Mike passed recently. He was a good friend and a great SF soldier. He will be sorely missed.

http://m.wtae.com/news/Indiana-man-...w/-/16915058/18499268/-/14b9yr4z/-/index.html

RIP My Brother.


----------



## Centermass (Feb 14, 2013)

He will be missed by many. He had a a very distinguished career not achieved by many.

Such a tragic accident which took him before his time.
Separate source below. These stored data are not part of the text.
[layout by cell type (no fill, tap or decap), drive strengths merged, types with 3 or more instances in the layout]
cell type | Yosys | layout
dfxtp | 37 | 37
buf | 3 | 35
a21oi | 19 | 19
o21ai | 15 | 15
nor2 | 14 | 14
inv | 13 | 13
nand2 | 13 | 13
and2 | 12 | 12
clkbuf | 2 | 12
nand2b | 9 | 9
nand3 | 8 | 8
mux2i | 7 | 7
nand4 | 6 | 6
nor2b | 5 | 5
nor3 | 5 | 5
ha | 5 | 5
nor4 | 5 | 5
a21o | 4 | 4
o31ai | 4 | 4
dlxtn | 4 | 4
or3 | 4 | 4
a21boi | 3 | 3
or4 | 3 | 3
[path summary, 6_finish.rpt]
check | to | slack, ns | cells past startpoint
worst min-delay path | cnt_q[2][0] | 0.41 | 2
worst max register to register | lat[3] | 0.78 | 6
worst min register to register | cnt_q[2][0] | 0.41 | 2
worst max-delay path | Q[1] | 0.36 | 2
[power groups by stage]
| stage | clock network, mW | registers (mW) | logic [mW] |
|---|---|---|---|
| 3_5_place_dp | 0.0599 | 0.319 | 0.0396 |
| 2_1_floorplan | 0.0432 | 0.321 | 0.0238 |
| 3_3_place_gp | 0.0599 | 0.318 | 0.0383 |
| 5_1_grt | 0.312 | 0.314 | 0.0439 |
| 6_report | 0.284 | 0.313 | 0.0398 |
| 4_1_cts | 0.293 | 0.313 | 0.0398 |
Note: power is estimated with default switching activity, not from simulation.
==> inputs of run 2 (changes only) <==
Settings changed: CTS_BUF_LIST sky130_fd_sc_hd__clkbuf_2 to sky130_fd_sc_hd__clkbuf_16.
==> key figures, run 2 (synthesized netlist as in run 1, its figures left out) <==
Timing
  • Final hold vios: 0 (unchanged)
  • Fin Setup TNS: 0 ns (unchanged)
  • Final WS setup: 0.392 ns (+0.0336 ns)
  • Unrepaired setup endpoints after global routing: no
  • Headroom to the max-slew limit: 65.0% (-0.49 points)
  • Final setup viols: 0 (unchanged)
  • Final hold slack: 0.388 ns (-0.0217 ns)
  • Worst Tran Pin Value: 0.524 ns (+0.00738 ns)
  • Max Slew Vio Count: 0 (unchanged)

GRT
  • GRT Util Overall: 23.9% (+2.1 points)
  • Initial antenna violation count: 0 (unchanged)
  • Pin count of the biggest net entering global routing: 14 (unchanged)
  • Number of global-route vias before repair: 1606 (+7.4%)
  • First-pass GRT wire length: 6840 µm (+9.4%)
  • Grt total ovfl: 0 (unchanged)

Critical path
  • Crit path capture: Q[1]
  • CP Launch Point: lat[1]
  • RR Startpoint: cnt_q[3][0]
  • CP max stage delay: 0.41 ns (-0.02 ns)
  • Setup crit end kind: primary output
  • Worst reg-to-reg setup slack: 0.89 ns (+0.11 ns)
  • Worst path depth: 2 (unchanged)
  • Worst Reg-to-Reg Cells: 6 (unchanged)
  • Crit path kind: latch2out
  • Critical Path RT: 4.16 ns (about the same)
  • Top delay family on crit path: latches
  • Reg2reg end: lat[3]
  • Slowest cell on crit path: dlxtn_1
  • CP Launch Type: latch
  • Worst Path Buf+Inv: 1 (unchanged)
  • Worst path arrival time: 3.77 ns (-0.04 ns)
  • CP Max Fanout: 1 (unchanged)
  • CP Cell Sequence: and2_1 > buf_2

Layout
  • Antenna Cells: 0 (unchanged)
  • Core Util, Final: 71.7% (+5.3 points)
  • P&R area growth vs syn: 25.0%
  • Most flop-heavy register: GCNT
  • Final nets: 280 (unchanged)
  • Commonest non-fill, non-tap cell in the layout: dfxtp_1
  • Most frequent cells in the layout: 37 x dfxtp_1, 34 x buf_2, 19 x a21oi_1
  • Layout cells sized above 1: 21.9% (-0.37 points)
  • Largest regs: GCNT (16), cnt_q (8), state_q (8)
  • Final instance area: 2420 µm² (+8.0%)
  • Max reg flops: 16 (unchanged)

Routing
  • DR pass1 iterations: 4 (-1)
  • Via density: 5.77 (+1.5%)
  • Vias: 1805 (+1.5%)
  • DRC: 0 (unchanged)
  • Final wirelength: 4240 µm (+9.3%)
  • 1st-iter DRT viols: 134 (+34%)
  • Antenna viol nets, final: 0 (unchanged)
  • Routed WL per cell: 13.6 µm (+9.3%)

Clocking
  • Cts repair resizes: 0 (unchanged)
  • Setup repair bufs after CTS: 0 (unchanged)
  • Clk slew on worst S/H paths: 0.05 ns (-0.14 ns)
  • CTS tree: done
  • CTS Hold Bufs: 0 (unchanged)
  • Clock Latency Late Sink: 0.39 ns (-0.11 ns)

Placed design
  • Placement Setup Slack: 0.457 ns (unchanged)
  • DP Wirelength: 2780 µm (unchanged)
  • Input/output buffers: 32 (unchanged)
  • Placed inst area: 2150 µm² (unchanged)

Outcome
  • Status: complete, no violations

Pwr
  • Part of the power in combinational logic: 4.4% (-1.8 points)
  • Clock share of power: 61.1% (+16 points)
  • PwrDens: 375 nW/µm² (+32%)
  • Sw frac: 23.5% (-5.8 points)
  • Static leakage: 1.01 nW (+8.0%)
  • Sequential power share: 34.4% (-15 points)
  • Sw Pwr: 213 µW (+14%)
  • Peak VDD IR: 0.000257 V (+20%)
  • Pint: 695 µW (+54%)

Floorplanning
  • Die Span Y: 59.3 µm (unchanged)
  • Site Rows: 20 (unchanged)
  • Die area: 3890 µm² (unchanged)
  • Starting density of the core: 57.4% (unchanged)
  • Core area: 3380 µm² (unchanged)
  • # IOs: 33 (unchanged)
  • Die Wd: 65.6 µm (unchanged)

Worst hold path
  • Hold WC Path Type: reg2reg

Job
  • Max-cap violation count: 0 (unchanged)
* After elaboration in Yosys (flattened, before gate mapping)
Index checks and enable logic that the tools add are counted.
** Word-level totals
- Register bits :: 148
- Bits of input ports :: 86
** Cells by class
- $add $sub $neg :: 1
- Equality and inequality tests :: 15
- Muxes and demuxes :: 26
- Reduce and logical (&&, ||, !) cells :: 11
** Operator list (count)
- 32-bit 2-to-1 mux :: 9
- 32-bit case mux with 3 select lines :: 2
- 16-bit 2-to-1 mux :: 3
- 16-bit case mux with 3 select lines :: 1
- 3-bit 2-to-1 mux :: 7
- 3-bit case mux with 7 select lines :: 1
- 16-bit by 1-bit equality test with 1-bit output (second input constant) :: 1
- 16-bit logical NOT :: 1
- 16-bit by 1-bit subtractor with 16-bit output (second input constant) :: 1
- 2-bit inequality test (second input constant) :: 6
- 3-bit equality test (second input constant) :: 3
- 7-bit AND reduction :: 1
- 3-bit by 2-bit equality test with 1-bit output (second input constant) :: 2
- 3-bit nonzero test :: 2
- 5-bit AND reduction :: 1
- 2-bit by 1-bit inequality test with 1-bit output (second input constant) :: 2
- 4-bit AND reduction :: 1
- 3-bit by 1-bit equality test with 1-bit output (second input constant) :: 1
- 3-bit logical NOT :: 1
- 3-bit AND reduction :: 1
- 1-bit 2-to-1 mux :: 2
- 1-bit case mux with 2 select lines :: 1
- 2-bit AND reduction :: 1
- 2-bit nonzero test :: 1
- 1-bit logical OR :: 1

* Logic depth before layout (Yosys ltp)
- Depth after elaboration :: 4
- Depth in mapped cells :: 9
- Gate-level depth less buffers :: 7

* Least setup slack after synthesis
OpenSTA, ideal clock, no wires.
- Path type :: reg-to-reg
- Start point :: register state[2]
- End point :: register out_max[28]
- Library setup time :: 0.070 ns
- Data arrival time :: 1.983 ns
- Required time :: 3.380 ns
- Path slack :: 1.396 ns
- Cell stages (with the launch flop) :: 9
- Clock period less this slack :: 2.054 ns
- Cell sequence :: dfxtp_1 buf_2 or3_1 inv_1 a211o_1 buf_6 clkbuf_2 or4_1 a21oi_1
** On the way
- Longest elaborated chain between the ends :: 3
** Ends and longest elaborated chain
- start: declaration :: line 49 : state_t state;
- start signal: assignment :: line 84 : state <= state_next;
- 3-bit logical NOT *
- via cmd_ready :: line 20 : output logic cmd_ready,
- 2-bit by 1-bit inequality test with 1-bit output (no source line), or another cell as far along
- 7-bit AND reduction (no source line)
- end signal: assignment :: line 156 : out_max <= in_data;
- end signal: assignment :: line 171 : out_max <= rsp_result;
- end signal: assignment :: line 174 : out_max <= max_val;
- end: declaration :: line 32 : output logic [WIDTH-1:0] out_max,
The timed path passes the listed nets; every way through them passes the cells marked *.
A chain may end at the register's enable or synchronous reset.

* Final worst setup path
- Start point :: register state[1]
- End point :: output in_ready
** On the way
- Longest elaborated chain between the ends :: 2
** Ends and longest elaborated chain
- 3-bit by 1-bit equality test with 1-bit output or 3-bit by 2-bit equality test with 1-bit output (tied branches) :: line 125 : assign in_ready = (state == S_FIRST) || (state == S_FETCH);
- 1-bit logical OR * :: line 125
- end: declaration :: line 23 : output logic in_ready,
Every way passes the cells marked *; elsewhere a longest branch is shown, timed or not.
--- config.mk ---
export PLATFORM = sky130hd
export DESIGN_NAME = ir_cam_sequencer
export DESIGN_NICKNAME = d
export VERILOG_FILES = /design/src/rtl/ir_cam_sequencer.sv
export SDC_FILE = /design/constraint.sdc
export NUM_CORES = 1
export LEC_CHECK = 0
export CORE_ASPECT_RATIO = 1.5
export CORE_MARGIN = 2
export CORE_UTILIZATION = 40
export CTS_CLUSTER_DIAMETER = 50
export DETAILED_ROUTE_END_ITERATION = 8
export GPL_ROUTABILITY_DRIVEN = 0
export GPL_TIMING_DRIVEN = 0
export PLACE_DENSITY = 0.79
export SETUP_SLACK_MARGIN = 0.4
export SLEW_MARGIN = 20
export SYNTH_ARGS = -nofsm -noshare
export SYNTH_HDL_FRONTEND = slang
export SYNTH_SLANG_ARGS = --single-unit
--- constraint.sdc ---
create_clock -name clk -period 3.56 [get_ports clk]
set_input_delay 0.712 -clock clk [delete_from_list [all_inputs] [get_ports clk]]
set_output_delay 0.712 -clock clk [all_outputs]
set_load 0.005 [all_outputs]
--- src/rtl/ir_cam_sequencer.sv ---
// ============================================================================
// ir_cam_sequencer
// ----------------------------------------------------------------------------
// Command sequencer that sits in front of i2c_master and paces every
// transaction it sees. After `enable` it replays a six-entry write table that
// initialises the IR camera at 7-bit address 0x58. When polling is compiled
// in, it then alternates a one-byte write of 0x36 with a READ_BYTES read,
// once per POLL_CYCLES.
//
// Compile-time option:
//   IR_CAM_POLL_EN  defined   -> POLL_WAIT state, poll timer and poll_valid
//                               are built in.
//                   undefined -> after init the FSM parks in DONE until reset,
//                               and poll_valid is tied low.
//
// Parameters:
//   GAP_CYCLES   idle cycles after every completed transaction (>= 1)
//   POLL_CYCLES  poll period, measured from one poll-write start to the next
//   READ_BYTES   packets value for the poll read (1..31)
//
// Ports:
//   clk          system clock
//   reset        synchronous, active-high reset
//   enable       starts the sequence (sampled in IDLE); gates polls in POLL_WAIT
//   i2c_ready    ready from i2c_master
//   i2c_start    one-cycle start request to i2c_master
//   i2c_rw       0 = write, 1 = read
//   i2c_packets  byte count of the current transaction
//   i2c_addr     constant camera address 7'h58
//   i2c_data     write payload, byte k at [k*8 +: 8], byte 0 sent first
//   init_done    sticky, set once all six init writes have completed
//   poll_valid   one-cycle pulse when a poll read completes
//   busy         high whenever the FSM is not IDLE, DONE or POLL_WAIT
// ============================================================================
module ir_cam_sequencer #(
    parameter int unsigned GAP_CYCLES  = 1000,
    parameter int unsigned POLL_CYCLES = 100000,
    parameter int unsigned READ_BYTES  = 13
) (
    input  logic        clk,
    input  logic        reset,
    input  logic        enable,
    input  logic        i2c_ready,
    output logic        i2c_start,
    output logic        i2c_rw,
    output logic [4:0]  i2c_packets,
    output logic [6:0]  i2c_addr,
    output logic [95:0] i2c_data,
    output logic        init_done,
    output logic        poll_valid,
    output logic        busy
);

    // Out-of-range parameters would make the gap counter or read length
    // meaningless, so refuse to elaborate with them.
    if (GAP_CYCLES < 1 || READ_BYTES < 1 || READ_BYTES > 31 || POLL_CYCLES < 1) begin : g_param_check
        $error("ir_cam_sequencer: parameter out of range");
    end

    typedef enum logic [2:0] {
        ST_IDLE      = 3'd0,
        ST_ISSUE     = 3'd1,
        ST_BUSY      = 3'd2,
        ST_DONE_WAIT = 3'd3,
        ST_GAP       = 3'd4,
        ST_DONE      = 3'd5,
        ST_POLL_WAIT = 3'd6
    } state_t;

    typedef struct packed {
        logic        rw;
        logic [4:0]  packets;
        logic [95:0] data;
    } cmd_t;

    // Command pointer: 0..5 are the init table, 6/7 are the poll write/read.
    localparam logic [2:0]  CMD_LAST_INIT = 3'd5;
    localparam logic [2:0]  CMD_POLL_WR   = 3'd6;
    localparam logic [2:0]  CMD_POLL_RD   = 3'd7;
    localparam logic [31:0] GAP_LAST      = 32'(GAP_CYCLES - 1);

`ifdef IR_CAM_POLL_EN
    localparam state_t ST_AFTER_INIT = ST_POLL_WAIT;
`else
    localparam state_t ST_AFTER_INIT = ST_DONE;
`endif

    // Fixed command ROM; every unused data bit stays 0.
    function automatic cmd_t cmd_lookup(input logic [2:0] idx);
        cmd_t c;
        c = '0;
        case (idx)
            3'd0:    begin c.packets = 5'd2; c.data[15:0] = 16'h0130; end
            3'd1:    begin c.packets = 5'd2; c.data[15:0] = 16'h0830; end
            3'd2:    begin c.packets = 5'd2; c.data[15:0] = 16'h9006; end
            3'd3:    begin c.packets = 5'd2; c.data[15:0] = 16'hC008; end
            3'd4:    begin c.packets = 5'd2; c.data[15:0] = 16'h401A; end
            3'd5:    begin c.packets = 5'd2; c.data[15:0] = 16'h3333; end
            3'd6:    begin c.packets = 5'd1; c.data[7:0]  = 8'h36;    end
            3'd7:    begin c.rw = 1'b1; c.packets = 5'(READ_BYTES);    end
            default: c = '0;
        endcase
        return c;
    endfunction

    state_t      state_q,     state_d;
    logic [2:0]  cmd_idx_q,   cmd_idx_d;
    cmd_t        cmd_q,       cmd_d;
    logic [31:0] gap_cnt_q,   gap_cnt_d;
    logic        start_q,     start_d;
    logic        init_done_q, init_done_d;
    logic        busy_q,      busy_d;
`ifdef IR_CAM_POLL_EN
    logic [31:0] poll_cnt_q,  poll_cnt_d;
    logic        poll_valid_q, poll_valid_d;
    logic        poll_expired_s;

    // The counter holds cycles elapsed since the edge after the last poll-write
    // start; the +2 lets the ISSUE decision and the start register both land
    // inside the period so consecutive starts are exactly POLL_CYCLES apart.
    assign poll_expired_s = ({1'b0, poll_cnt_q} + 33'd2) >= 33'(POLL_CYCLES);
`endif

    // Next-state and next-output computation for the sequencer FSM.
    always_comb begin
        state_d     = state_q;
        cmd_idx_d   = cmd_idx_q;
        cmd_d       = cmd_q;
        gap_cnt_d   = gap_cnt_q;
        start_d     = 1'b0;
        init_done_d = init_done_q;
`ifdef IR_CAM_POLL_EN
        poll_valid_d = 1'b0;
        // Saturating count so a long suspension never wraps into a false expiry.
        poll_cnt_d   = (poll_cnt_q == 32'hFFFF_FFFF) ? poll_cnt_q : (poll_cnt_q + 32'd1);
`endif

        case (state_q)
            ST_IDLE: begin
                if (enable) begin
                    cmd_idx_d = 3'd0;
                    cmd_d     = cmd_lookup(3'd0);
                    state_d   = ST_ISSUE;
                end else begin
                    state_d   = ST_IDLE;
                end
            end
            ST_ISSUE: begin
                if (i2c_ready) begin
                    start_d = 1'b1;
                    state_d = ST_BUSY;
`ifdef IR_CAM_POLL_EN
                    if (cmd_idx_q == CMD_POLL_WR) begin
                        poll_cnt_d = 32'd0;
                    end else begin
                        poll_cnt_d = poll_cnt_d;
                    end
`endif
                end else begin
                    state_d = ST_ISSUE;
                end
            end
            ST_BUSY: begin
                // Wait for the master to acknowledge by dropping ready.
                if (!i2c_ready) begin
                    state_d = ST_DONE_WAIT;
                end else begin
                    state_d = ST_BUSY;
                end
            end
            ST_DONE_WAIT: begin
                if (i2c_ready) begin
                    gap_cnt_d = 32'd0;
                    state_d   = ST_GAP;
`ifdef IR_CAM_POLL_EN
                    poll_valid_d = (cmd_idx_q == CMD_POLL_RD);
`endif
                end else begin
                    state_d = ST_DONE_WAIT;
                end
            end
            ST_GAP: begin
                if (gap_cnt_q == GAP_LAST) begin
                    case (cmd_idx_q)
                        CMD_LAST_INIT: begin
                            init_done_d = 1'b1;
                            state_d     = ST_AFTER_INIT;
                        end
`ifdef IR_CAM_POLL_EN
                        CMD_POLL_WR: begin
                            cmd_idx_d = CMD_POLL_RD;
                            cmd_d     = cmd_lookup(CMD_POLL_RD);
                            state_d   = ST_ISSUE;
                        end
                        CMD_POLL_RD: begin
                            state_d   = ST_POLL_WAIT;
                        end
`endif
                        default: begin
                            cmd_idx_d = cmd_idx_q + 3'd1;
                            cmd_d     = cmd_lookup(cmd_idx_q + 3'd1);
                            state_d   = ST_ISSUE;
                        end
                    endcase
                end else begin
                    gap_cnt_d = gap_cnt_q + 32'd1;
                end
            end
            ST_DONE: begin
                state_d = ST_DONE;
            end
`ifdef IR_CAM_POLL_EN
            ST_POLL_WAIT: begin
                // Dropping enable here suspends polling until it returns.
                if (enable && poll_expired_s) begin
                    cmd_idx_d = CMD_POLL_WR;
                    cmd_d     = cmd_lookup(CMD_POLL_WR);
                    state_d   = ST_ISSUE;
                end else begin
                    state_d   = ST_POLL_WAIT;
                end
            end
`endif
            default: begin
                state_d = ST_IDLE;
            end
        endcase

        busy_d = !((state_d == ST_IDLE) || (state_d == ST_DONE) || (state_d == ST_POLL_WAIT));
    end

    // State and registered-output update with synchronous reset.
    always_ff @(posedge clk) begin
        if (reset) begin
            state_q      <= ST_IDLE;
            cmd_idx_q    <= 3'd0;
            cmd_q        <= '0;
            gap_cnt_q    <= 32'd0;
            start_q      <= 1'b0;
            init_done_q  <= 1'b0;
            busy_q       <= 1'b0;
`ifdef IR_CAM_POLL_EN
            poll_cnt_q   <= 32'd0;
            poll_valid_q <= 1'b0;
`endif
        end else begin
            state_q      <= state_d;
            cmd_idx_q    <= cmd_idx_d;
            cmd_q        <= cmd_d;
            gap_cnt_q    <= gap_cnt_d;
            start_q      <= start_d;
            init_done_q  <= init_done_d;
            busy_q       <= busy_d;
`ifdef IR_CAM_POLL_EN
            poll_cnt_q   <= poll_cnt_d;
            poll_valid_q <= poll_valid_d;
`endif
        end
    end

    assign i2c_start   = start_q;
    assign i2c_rw      = cmd_q.rw;
    assign i2c_packets = cmd_q.packets;
    assign i2c_data    = cmd_q.data;
    assign i2c_addr    = 7'h58;
    assign init_done   = init_done_q;
    assign busy        = busy_q;
`ifdef IR_CAM_POLL_EN
    assign poll_valid  = poll_valid_q;
`else
    assign poll_valid  = 1'b0;
`endif

endmodule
Condolences RB. 

Rest easy Ranger/DOL

~S~


----------



## SkrewzLoose (Feb 14, 2013)

Very sad indeed. 
RIP Warrior.


----------



## LibraryLady (Feb 14, 2013)

RIP Mr Donatelli.

Prayers out to you, RB, his family and all affected by his loss.

LL


----------



## Dame (Feb 15, 2013)

Rest in peace.

Condolences RB.


----------



## tova (Feb 15, 2013)

RIP, Godspeed, PBS....


----------



## TheSiatonist (Feb 15, 2013)

Rest In Peace.

Sorry for your loss, RB.


----------



## AWP (Feb 15, 2013)

My condolences, RB.

Blue Skies.


----------



## 0699 (Feb 15, 2013)

RIP Mike.

RB - Sorry for your loss.


----------



## Diamondback 2/2 (Feb 15, 2013)

RIP

Sorry for your loss RB.


----------



## RackMaster (Feb 15, 2013)

RIP.


----------



## Gypsy (Feb 15, 2013)

My condolences to all, RIP.


----------



## TLDR20 (Feb 15, 2013)

Blue Skies.... Sorry for your loss RB


----------



## Viper1 (Feb 16, 2013)

Rest in peace.  I'm sorry for your loss RB.  Hang in there.


----------



## pardus (Feb 16, 2013)

I'm sorry to hear this RB. My thoughts are with you and his loved ones.

RIP Mike.


----------



## HALO99 (Feb 18, 2013)

Rest in peace.


----------



## Crusader74 (Feb 18, 2013)

Sorry for your loss RB

RIP Mike.


----------



## ManBearPig (Feb 18, 2013)

RIP Warrior.


----------



## Mack PL (Feb 20, 2013)

RIP


----------



## Robal2pl (Feb 20, 2013)

R.I.P.


----------



## Red Flag 1 (Feb 21, 2013)

Rest In God's Peace, Warrior.


----------



## DA SWO (Feb 21, 2013)

Damn, seems like helicopters kill more then the enemy.


----------



## ÉIREGOBRÁCH1922 (Feb 22, 2013)

May He Rest In Peace!


----------